Aortic Fibrosis in Insulin-Sensitive Mice with Endothelial Cell-Specific Deletion of Ceacam1 Gene

(1) Background: Mice with global Ceacam1 deletion developed plaque-like aortic lesions even on C57BL/6J background in the presence of increased endothelial cell permeability and insulin resistance. Loss of endothelial Ceacam1 gene caused endothelial dysfunction and reduced vascular integrity without affecting systemic insulin sensitivity. Because endothelial cell injury precedes atherosclerosis, we herein investigated whether the loss of endothelial Ceacam1 initiates atheroma formation in the absence of insulin resistance. (2) Methods: Endothelial cell-specific Ceacam1 null mice on C57BL/6J.Ldlr(−/−) background (Ldlr(−/−)VECadCre+Cc1(fl/fl)) were fed an atherogenic diet for 3–5 months before metabolic, histopathological, and en-face analysis of aortae were compared to their control littermates. Sirius Red stain was also performed on liver sections to analyze hepatic fibrosis. (3) Results: These mice displayed insulin sensitivity without significant fat deposition on aortic walls despite hypercholesterolemia.
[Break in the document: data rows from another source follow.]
==> src/design/fpsm_pkg.sv <==
// ----------------------------------------------------------------------------
// fpsm_pkg: shared types and constants of the flywheel pulse and stroke monitor
// Beat formats, register indexes, reset values and widths of the shared units.
// ----------------------------------------------------------------------------
`default_nettype none

package fpsm_pkg;

  localparam int SAMPLE_BITS = 12;
  localparam int TIME_BITS   = 32;

  // Configuration register widths and port width.
  localparam int THR_W  = 12;
  localparam int HYS_W  = 11;
  localparam int CFG_W  = 24;
  localparam int IDX_W  = 3;

  // Comparator width: wide enough for a sample plus the hysteresis.
  localparam int CMP_W = ((SAMPLE_BITS > THR_W) ? SAMPLE_BITS : THR_W) + 1;

  // Register indexes.
  localparam logic [IDX_W-1:0] REG_LIGHT_THRESHOLD    = 3'd0;
  localparam logic [IDX_W-1:0] REG_LIGHT_HYSTERESIS   = 3'd1;
  localparam logic [IDX_W-1:0] REG_METRES_PER_PULSE   = 3'd2;
  localparam logic [IDX_W-1:0] REG_CALORIES_PER_METRE = 3'd3;
  localparam logic [IDX_W-1:0] REG_STROKE_GAP_TICKS   = 3'd4;
  localparam logic [IDX_W-1:0] REG_IDLE_TIMEOUT_TICKS = 3'd5;

  // Register reset values.
  localparam logic [THR_W-1:0] RST_LIGHT_THRESHOLD    = 12'd2048;
  localparam logic [HYS_W-1:0] RST_LIGHT_HYSTERESIS   = 11'd100;
  localparam logic [23:0]      RST_METRES_PER_PULSE   = 24'd6554;
  localparam logic [23:0]      RST_CALORIES_PER_METRE = 24'd3932;
  localparam logic [15:0]      RST_STROKE_GAP_TICKS   = 16'd300;
  localparam logic [15:0]      RST_IDLE_TIMEOUT_TICKS = 16'd3000;

  // Serial divider: dividend is metres_per_pulse * 1000 (34 bits) or the rate numerator.
  localparam int DIV_W     = 34;
  localparam int DIV_CNT_W = $clog2(DIV_W);
  // 60000 strokes per minute in Q8.
  localparam logic [DIV_W-1:0] RATE_NUM = 34'd15360000;

  // Serial multiplier: 40-bit distance by 24-bit calories per metre.
  localparam int MUL_A_W   = 40;
  localparam int MUL_B_W   = 24;
  localparam int MUL_P_W   = MUL_A_W + MUL_B_W;
  localparam int MUL_CNT_W = $clog2(MUL_B_W);

  typedef struct packed {
    logic [SAMPLE_BITS-1:0] light_sample;
    logic                   running;
    logic                   clear_session;
  } tick_t;

  typedef struct packed {
    logic [39:0] distance_q16;
    logic [39:0] calories_q16;
    logic [23:0] speed_q16;
    logic [23:0] stroke_rate_q8;
    logic [23:0] stroke_total;
    logic [31:0] pulse_total;
    logic        pulse_now;
    logic        stroke_active;
  } report_t;

endpackage

`default_nettype wire

==> src/design/fpsm_div.sv <==
// ----------------------------------------------------------------------------
// fpsm_div: serial restoring divider
// One quotient bit a cycle; the quotient is saturated to 24 bits.
// ----------------------------------------------------------------------------
`default_nettype none

module fpsm_div
  import fpsm_pkg::*;
(
  input  wire logic                 clk,
  input  wire logic                 rst,
  input  wire logic                 start,
  input  wire logic [DIV_W-1:0]     dividend,
  input  wire logic [TIME_BITS-1:0] divisor,
  output logic                      done,
  output logic [23:0]               quotient
);

  logic                 busy;
  logic [DIV_CNT_W-1:0] cnt;
  logic [TIME_BITS-1:0] divr;
  logic [TIME_BITS-1:0] rem;
  logic [DIV_W-1:0]     quo;
  logic [TIME_BITS:0]   rem_sh;
  logic                 ge;
  logic [TIME_BITS:0]   rem_sub;

  assign rem_sh  = {rem, quo[DIV_W-1]};
  assign ge      = rem_sh >= {1'b0, divr};
  assign rem_sub = rem_sh - {1'b0, divr};

  always_ff @(posedge clk) begin
    if (rst) begin
      busy <= 1'b0;
      done <= 1'b0;
      cnt  <= '0;
    end else begin
      done <= !start && busy && (cnt == DIV_CNT_W'(DIV_W - 1));
      if (start) begin
        busy <= 1'b1;
        cnt  <= '0;
      end else if (busy) begin
        cnt <= cnt + 1'b1;
        if (cnt == DIV_CNT_W'(DIV_W - 1)) begin
          busy <= 1'b0;
        end
      end
    end
  end

  always_ff @(posedge clk) begin
    if (start) begin
      divr <= divisor;
      rem  <= '0;
      quo  <= dividend;
    end else if (busy) begin
      rem <= ge ? rem_sub[TIME_BITS-1:0] : rem_sh[TIME_BITS-1:0];
      quo <= {quo[DIV_W-2:0], ge};
    end
  end

  // Saturate anything above 24 bits.
  assign quotient = (|quo[DIV_W-1:24]) ? 24'hFFFFFF : quo[23:0];

endmodule

`default_nettype wire

==> src/design/fpsm_mul.sv <==
// ----------------------------------------------------------------------------
// fpsm_mul: serial shift-and-add multiplier
// Multiplier bits are taken most significant first, one a cycle.
// ----------------------------------------------------------------------------
`default_nettype none

module fpsm_mul
  import fpsm_pkg::*;
(
  input  wire logic               clk,
  input  wire logic               rst,
  input  wire logic               start,
  input  wire logic [MUL_A_W-1:0] a,
  input  wire logic [MUL_B_W-1:0] b,
  output logic                    done,
  output logic [MUL_P_W-1:0]      product
);

  logic                 busy;
  logic [MUL_CNT_W-1:0] cnt;
  logic [MUL_A_W-1:0]   a_reg;
  logic [MUL_B_W-1:0]   b_sh;

  always_ff @(posedge clk) begin
    if (rst) begin
      busy <= 1'b0;
      done <= 1'b0;
      cnt  <= '0;
    end else begin
      done <= !start && busy && (cnt == MUL_CNT_W'(MUL_B_W - 1));
      if (start) begin
        busy <= 1'b1;
        cnt  <= '0;
      end else if (busy) begin
        cnt <= cnt + 1'b1;
        if (cnt == MUL_CNT_W'(MUL_B_W - 1)) begin
          busy <= 1'b0;
        end
      end
    end
  end

  always_ff @(posedge clk) begin
    if (start) begin
      a_reg   <= a;
      b_sh    <= b;
      product <= '0;
    end else if (busy) begin
      product <= {product[MUL_P_W-2:0], 1'b0} +
                 (b_sh[MUL_B_W-1] ? MUL_P_W'(a_reg) : '0);
      b_sh    <= {b_sh[MUL_B_W-2:0], 1'b0};
    end
  end

endmodule

`default_nettype wire

==> src/design/flywheel_pulse_stroke_monitor.sv <==
// ----------------------------------------------------------------------------
// flywheel_pulse_stroke_monitor: paddle pulse, distance and stroke monitor
// Takes one beat per millisecond tick and returns one report beat for it.
// ----------------------------------------------------------------------------
//
//  Channel  | Direction | Handshake                  | Beat
//  ---------+-----------+----------------------------+----------------------
//  tick     | in        | tick_valid / tick_stall    | tick_t (sample, flags)
//  report   | out       | report_valid / report_stall| report_t (totals)
//  cfg      | in        | cfg_we (no handshake back) | cfg_index, cfg_data
//
//  The comparator and counters are updated at the edge that accepts a tick.
//  After it, the serial divider (start, 34 quotient bits, done) works out
//  the speed and then the stroke rate when a pulse calls for them, the
//  serial multiplier (start, 24 product bits, done) works out calories on
//  every tick, and then the report is loaded. The next tick can be taken
//  in the cycle after the load.
//  Reset is synchronous and restores the register defaults and clears all
//  session state and the tick counter. tick_stall is high while a tick is
//  being worked on; a finished report waits in its register while report_stall
//  is high, and the next tick may be taken meanwhile.
// ----------------------------------------------------------------------------
`default_nettype none

module flywheel_pulse_stroke_monitor
  import fpsm_pkg::*;
(
  input  wire logic             clk,
  input  wire logic             rst,
  input  wire logic             tick_valid,
  output logic                  tick_stall,
  input  wire tick_t            tick,
  output logic                  report_valid,
  input  wire logic             report_stall,
  output report_t               report,
  input  wire logic             cfg_we,
  input  wire logic [IDX_W-1:0] cfg_index,
  input  wire logic [CFG_W-1:0] cfg_data
);

  localparam int TB = TIME_BITS;

  // Sequencer states.
  localparam logic [2:0] ST_IDLE = 3'd0;
  localparam logic [2:0] ST_SPD  = 3'd1;
  localparam logic [2:0] ST_RATE = 3'd2;
  localparam logic [2:0] ST_CAL  = 3'd3;
  localparam logic [2:0] ST_OUT  = 3'd4;

  // Configuration registers.
  logic [THR_W-1:0] light_threshold;
  logic [HYS_W-1:0] light_hysteresis;
  logic [23:0]      metres_per_pulse;
  logic [23:0]      calories_per_metre;
  logic [15:0]      stroke_gap_ticks;
  logic [15:0]      idle_timeout_ticks;

  // Session state.
  logic [TB-1:0] tick_counter;
  logic          light_blocked;
  logic [TB-1:0] pulse_time;
  logic          pulse_time_valid;
  logic [TB-1:0] pulse_interval;
  logic [31:0]   pulse_count;
  logic [39:0]   distance_acc;
  logic [23:0]   speed_reg;
  logic [23:0]   rate_reg;
  logic [23:0]   stroke_count;
  logic          in_stroke;
  logic [TB-1:0] stroke_start_time;
  logic          stroke_time_valid;

  // Per-tick working registers.
  logic [2:0]    state;
  logic          launched;
  logic          pulse_now;
  logic          do_rate;
  logic [TB-1:0] stroke_interval;
  logic [39:0]   calories;

  // Next values computed in the accept cycle.
  logic          light_blocked_next;
  logic [TB-1:0] pulse_time_next;
  logic          pulse_time_valid_next;
  logic [TB-1:0] pulse_interval_next;
  logic [31:0]   pulse_count_next;
  logic [39:0]   distance_acc_next;
  logic [23:0]   speed_reg_next;
  logic [23:0]   rate_reg_next;
  logic [23:0]   stroke_count_next;
  logic          in_stroke_next;
  logic [TB-1:0] stroke_start_time_next;
  logic          stroke_time_valid_next;
  logic          pulse_now_next;
  logic          do_speed_next;
  logic          do_rate_next;
  logic [TB-1:0] stroke_interval_next;

  logic          accept;
  logic          report_load;
  logic [TB-1:0] now;
  logic [CMP_W-1:0] sample_ext;
  logic [CMP_W-1:0] sample_plus_hys;
  logic [CMP_W-1:0] thr_ext;
  logic [CMP_W-1:0] thr_plus_hys;
  logic [40:0]   dist_sum;
  logic [TB-1:0] stroke_since;
  logic [TB-1:0] quiet;

  // Arithmetic units: the divider is shared by speed and stroke rate.
  logic             div_start;
  logic [DIV_W-1:0] div_dividend;
  logic [TB-1:0]    div_divisor;
  logic             div_done;
  logic [23:0]      div_quotient;
  logic [DIV_W-1:0] speed_num;
  logic             mul_start;
  logic             mul_done;
  logic [MUL_P_W-1:0] mul_product;

  assign accept      = tick_valid && !tick_stall;
  assign tick_stall  = (state != ST_IDLE);
  assign now         = tick_counter;
  // The report register is loaded when it is free or being emptied this cycle.
  assign report_load = (state == ST_OUT) && (!report_valid || !report_stall);

  // ---------------------------------------------------------------------------
  // Configuration writes. Indexes beyond the list are ignored.
  // ---------------------------------------------------------------------------
  always_ff @(posedge clk) begin
    if (rst) begin
      light_threshold    <= RST_LIGHT_THRESHOLD;
      light_hysteresis   <= RST_LIGHT_HYSTERESIS;
      metres_per_pulse   <= RST_METRES_PER_PULSE;
      calories_per_metre <= RST_CALORIES_PER_METRE;
      stroke_gap_ticks   <= RST_STROKE_GAP_TICKS;
      idle_timeout_ticks <= RST_IDLE_TIMEOUT_TICKS;
    end else if (cfg_we) begin
      case (cfg_index)
        REG_LIGHT_THRESHOLD:    light_threshold    <= cfg_data[THR_W-1:0];
        REG_LIGHT_HYSTERESIS:   light_hysteresis   <= cfg_data[HYS_W-1:0];
        REG_METRES_PER_PULSE:   metres_per_pulse   <= cfg_data[23:0];
        REG_CALORIES_PER_METRE: calories_per_metre <= cfg_data[23:0];
        REG_STROKE_GAP_TICKS:   stroke_gap_ticks   <= cfg_data[15:0];
        REG_IDLE_TIMEOUT_TICKS: idle_timeout_ticks <= cfg_data[15:0];
        default: ;
      endcase
    end
  end

  // ---------------------------------------------------------------------------
  // Accept-cycle step: session clear, comparator with hysteresis, pulse
  // bookkeeping, stroke entry and the gap and idle timeouts. The two
  // divisions are only flagged here and are carried out afterwards.
  // ---------------------------------------------------------------------------
  assign sample_ext      = CMP_W'(tick.light_sample);
  assign thr_ext         = CMP_W'(light_threshold);
  // sample < threshold - hysteresis, rewritten so that nothing goes negative.
  assign sample_plus_hys = sample_ext + CMP_W'(light_hysteresis);
  assign thr_plus_hys    = thr_ext + CMP_W'(light_hysteresis);

  always_comb begin
    // A clear empties the session before the tick is processed.
    light_blocked_next     = tick.clear_session ? 1'b0 : light_blocked;
    pulse_time_next        = tick.clear_session ? '0   : pulse_time;
    pulse_time_valid_next  = tick.clear_session ? 1'b0 : pulse_time_valid;
    pulse_interval_next    = tick.clear_session ? '0   : pulse_interval;
    pulse_count_next       = tick.clear_session ? '0   : pulse_count;
    distance_acc_next      = tick.clear_session ? '0   : distance_acc;
    speed_reg_next         = tick.clear_session ? '0   : speed_reg;
    rate_reg_next          = tick.clear_session ? '0   : rate_reg;
    stroke_count_next      = tick.clear_session ? '0   : stroke_count;
    in_stroke_next         = tick.clear_session ? 1'b0 : in_stroke;
    stroke_start_time_next = tick.clear_session ? '0   : stroke_start_time;
    stroke_time_valid_next = tick.clear_session ? 1'b0 : stroke_time_valid;

    pulse_now_next       = 1'b0;
    do_speed_next        = 1'b0;
    do_rate_next         = 1'b0;
    stroke_interval_next = stroke_interval;
    dist_sum             = {1'b0, distance_acc_next} + 41'(metres_per_pulse);
    stroke_since         = now - stroke_start_time_next;
    quiet                = '0;

    if (tick.running) begin
      if (!light_blocked_next && (sample_plus_hys < thr_ext)) begin
        light_blocked_next = 1'b1;
        pulse_now_next     = 1'b1;
      end else if (light_blocked_next && (sample_ext > thr_plus_hys)) begin
        light_blocked_next = 1'b0;
      end

      if (pulse_now_next) begin
        if (pulse_time_valid_next) begin
          pulse_interval_next = now - pulse_time_next;
        end
        pulse_time_next       = now;
        pulse_time_valid_next = 1'b1;
        pulse_count_next      = pulse_count_next + 32'd1;
        distance_acc_next     = dist_sum[40] ? 40'hFFFFFFFFFF : dist_sum[39:0];
        do_speed_next         = (pulse_interval_next != '0);

        if (!in_stroke_next) begin
          in_stroke_next         = 1'b1;
          do_rate_next           = stroke_time_valid_next && (stroke_since != '0);
          stroke_interval_next   = stroke_since;
          stroke_start_time_next = now;
          stroke_time_valid_next = 1'b1;
          stroke_count_next      = stroke_count_next + 24'd1;
        end
      end

      // After a pulse on this tick the silence is zero, so neither timeout
      // can fire on the same tick as a division.
      if (pulse_time_valid_next) begin
        quiet = now - pulse_time_next;
        if (in_stroke_next && (quiet > TB'(stroke_gap_ticks))) begin
          in_stroke_next = 1'b0;
        end
        if (quiet > TB'(idle_timeout_ticks)) begin
          speed_reg_next = '0;
          rate_reg_next  = '0;
        end
      end
    end
  end

  // ---------------------------------------------------------------------------
  // Sequencer. Each arithmetic phase issues one start to its unit and
  // waits for the unit's done.
  // ---------------------------------------------------------------------------
  // metres_per_pulse * 1000 as 1024x - 16x - 8x.
  assign speed_num = (DIV_W'(metres_per_pulse) << 10) - (DIV_W'(metres_per_pulse) << 4) -
                     (DIV_W'(metres_per_pulse) << 3);

  assign div_start    = ((state == ST_SPD) || (state == ST_RATE)) && !launched;
  assign div_dividend = (state == ST_SPD) ? speed_num : RATE_NUM;
  assign div_divisor  = (state == ST_SPD) ? pulse_interval : stroke_interval;
  assign mul_start    = (state == ST_CAL) && !launched;

  always_ff @(posedge clk) begin
    if (rst) begin
      state             <= ST_IDLE;
      launched          <= 1'b0;
      report_valid      <= 1'b0;
      tick_counter      <= '0;
      light_blocked     <= 1'b0;
      pulse_time        <= '0;
      pulse_time_valid  <= 1'b0;
      pulse_interval    <= '0;
      pulse_count       <= '0;
      distance_acc      <= '0;
      speed_reg         <= '0;
      rate_reg          <= '0;
      stroke_count      <= '0;
      in_stroke         <= 1'b0;
      stroke_start_time <= '0;
      stroke_time_valid <= 1'b0;
      do_rate           <= 1'b0;
    end else begin
      if (report_load) begin
        report_valid <= 1'b1;
      end else if (!report_stall) begin
        report_valid <= 1'b0;
      end

      case (state)
        ST_IDLE: begin
          if (accept) begin
            tick_counter      <= now + 1'b1;
            light_blocked     <= light_blocked_next;
            pulse_time        <= pulse_time_next;
            pulse_time_valid  <= pulse_time_valid_next;
            pulse_interval    <= pulse_interval_next;
            pulse_count       <= pulse_count_next;
            distance_acc      <= distance_acc_next;
            speed_reg         <= speed_reg_next;
            rate_reg          <= rate_reg_next;
            stroke_count      <= stroke_count_next;
            in_stroke         <= in_stroke_next;
            stroke_start_time <= stroke_start_time_next;
            stroke_time_valid <= stroke_time_valid_next;
            do_rate           <= do_rate_next;
            launched          <= 1'b0;
            if (do_speed_next) begin
              state <= ST_SPD;
            end else if (do_rate_next) begin
              state <= ST_RATE;
            end else begin
              state <= ST_CAL;
            end
          end
        end
        ST_SPD: begin
          if (!launched) begin
            launched <= 1'b1;
          end else if (div_done) begin
            speed_reg <= div_quotient;
            launched  <= 1'b0;
            state     <= do_rate ? ST_RATE : ST_CAL;
          end
        end
        ST_RATE: begin
          if (!launched) begin
            launched <= 1'b1;
          end else if (div_done) begin
            rate_reg <= div_quotient;
            launched <= 1'b0;
            state    <= ST_CAL;
          end
        end
        ST_CAL: begin
          if (!launched) begin
            launched <= 1'b1;
          end else if (mul_done) begin
            launched <= 1'b0;
            state    <= ST_OUT;
          end
        end
        ST_OUT: begin
          // Load the report once the register is free or being emptied.
          if (report_load) begin
            state <= ST_IDLE;
          end
        end
        default: begin
          state    <= ST_IDLE;
          launched <= 1'b0;
        end
      endcase
    end
  end

  // Per-tick payload registers.
  always_ff @(posedge clk) begin
    if ((state == ST_IDLE) && accept) begin
      pulse_now       <= pulse_now_next;
      stroke_interval <= stroke_interval_next;
    end
    if ((state == ST_CAL) && launched && mul_done) begin
      // Calories are the product shifted down by 16, saturated to 40 bits.
      calories <= (|mul_product[MUL_P_W-1:56]) ? 40'hFFFFFFFFFF : mul_product[55:16];
    end
    if (report_load) begin
      report.distance_q16   <= distance_acc;
      report.calories_q16   <= calories;
      report.speed_q16      <= speed_reg;
      report.stroke_rate_q8 <= rate_reg;
      report.stroke_total   <= stroke_count;
      report.pulse_total    <= pulse_count;
      report.pulse_now      <= pulse_now;
      report.stroke_active  <= in_stroke;
    end
  end

  fpsm_div u_div (
    .clk      (clk),
    .rst      (rst),
    .start    (div_start),
    .dividend (div_dividend),
    .divisor  (div_divisor),
    .done     (div_done),
    .quotient (div_quotient)
  );

  fpsm_mul u_mul (
    .clk     (clk),
    .rst     (rst),
    .start   (mul_start),
    .a       (distance_acc),
    .b       (calories_per_metre),
    .done    (mul_done),
    .product (mul_product)
  );

endmodule

`default_nettype wire
==> config.mk <==
export PLATFORM = sky130hd
export DESIGN_NAME = flywheel_pulse_stroke_monitor
export DESIGN_NICKNAME = d
export VERILOG_FILES = /design/src/design/fpsm_pkg.sv /design/src/design/fpsm_div.sv /design/src/design/fpsm_mul.sv /design/src/design/flywheel_pulse_stroke_monitor.sv
export SDC_FILE = /design/constraint.sdc
export NUM_CORES = 2
export LEC_CHECK = 0
export BUFFER_PORTS_ARGS = -buffer_cell sky130_fd_sc_hd__buf_2
export CORE_MARGIN = 2
export CORE_UTILIZATION = 35
export CTS_CLUSTER_SIZE = 25
export DETAILED_ROUTE_END_ITERATION = 6
export GPL_ROUTABILITY_DRIVEN = 0
export PLACE_DENSITY = 0.51
export SKIP_LAST_GASP = 1
export SLEW_MARGIN = 20
export SYNTH_ARGS = -nofsm -noshare
export SYNTH_HDL_FRONTEND = slang
export SYNTH_SLANG_ARGS = --single-unit
==> constraint.sdc <==
create_clock -name clk -period 23.8 [get_ports clk]
set_input_delay 2.38 -clock clk [delete_from_list [all_inputs] [get_ports clk]]
set_output_delay 2.38 -clock clk [all_outputs]
set_load 0.1 [all_outputs]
They also displayed increased inflammation and fibrosis. Deleting Ceacam1 in endothelial cells caused hyperactivation of VEGFR2/Shc/NF-κB pathway with resultant transcriptional induction of NF-κB targets. These include IL-6 that activates STAT3 inflammatory pathways, in addition to endothelin-1 and PDGF-B profibrogenic effectors. It also induced the association between SHP2 phosphatase and VEGFR2, downregulating the Akt/eNOS pathway and reducing nitric oxide production, a characteristic feature of endothelial dysfunction. Similarly, hepatic inflammation and fibrosis developed in Ldlr(−/−)VECadCre+Cc1(fl/fl) mice without an increase in hepatic steatosis. (4) Conclusions: Deleting endothelial cell Ceacam1 caused hepatic and aortic inflammation and fibrosis with increased endothelial dysfunction and oxidative stress in the presence of hypercholesterolemia. However, this did not progress into frank atheroma formation. Because these mice remained insulin sensitive, the study provides an in vivo demonstration that insulin resistance plays a critical role in the pathogenesis of frank atherosclerosis.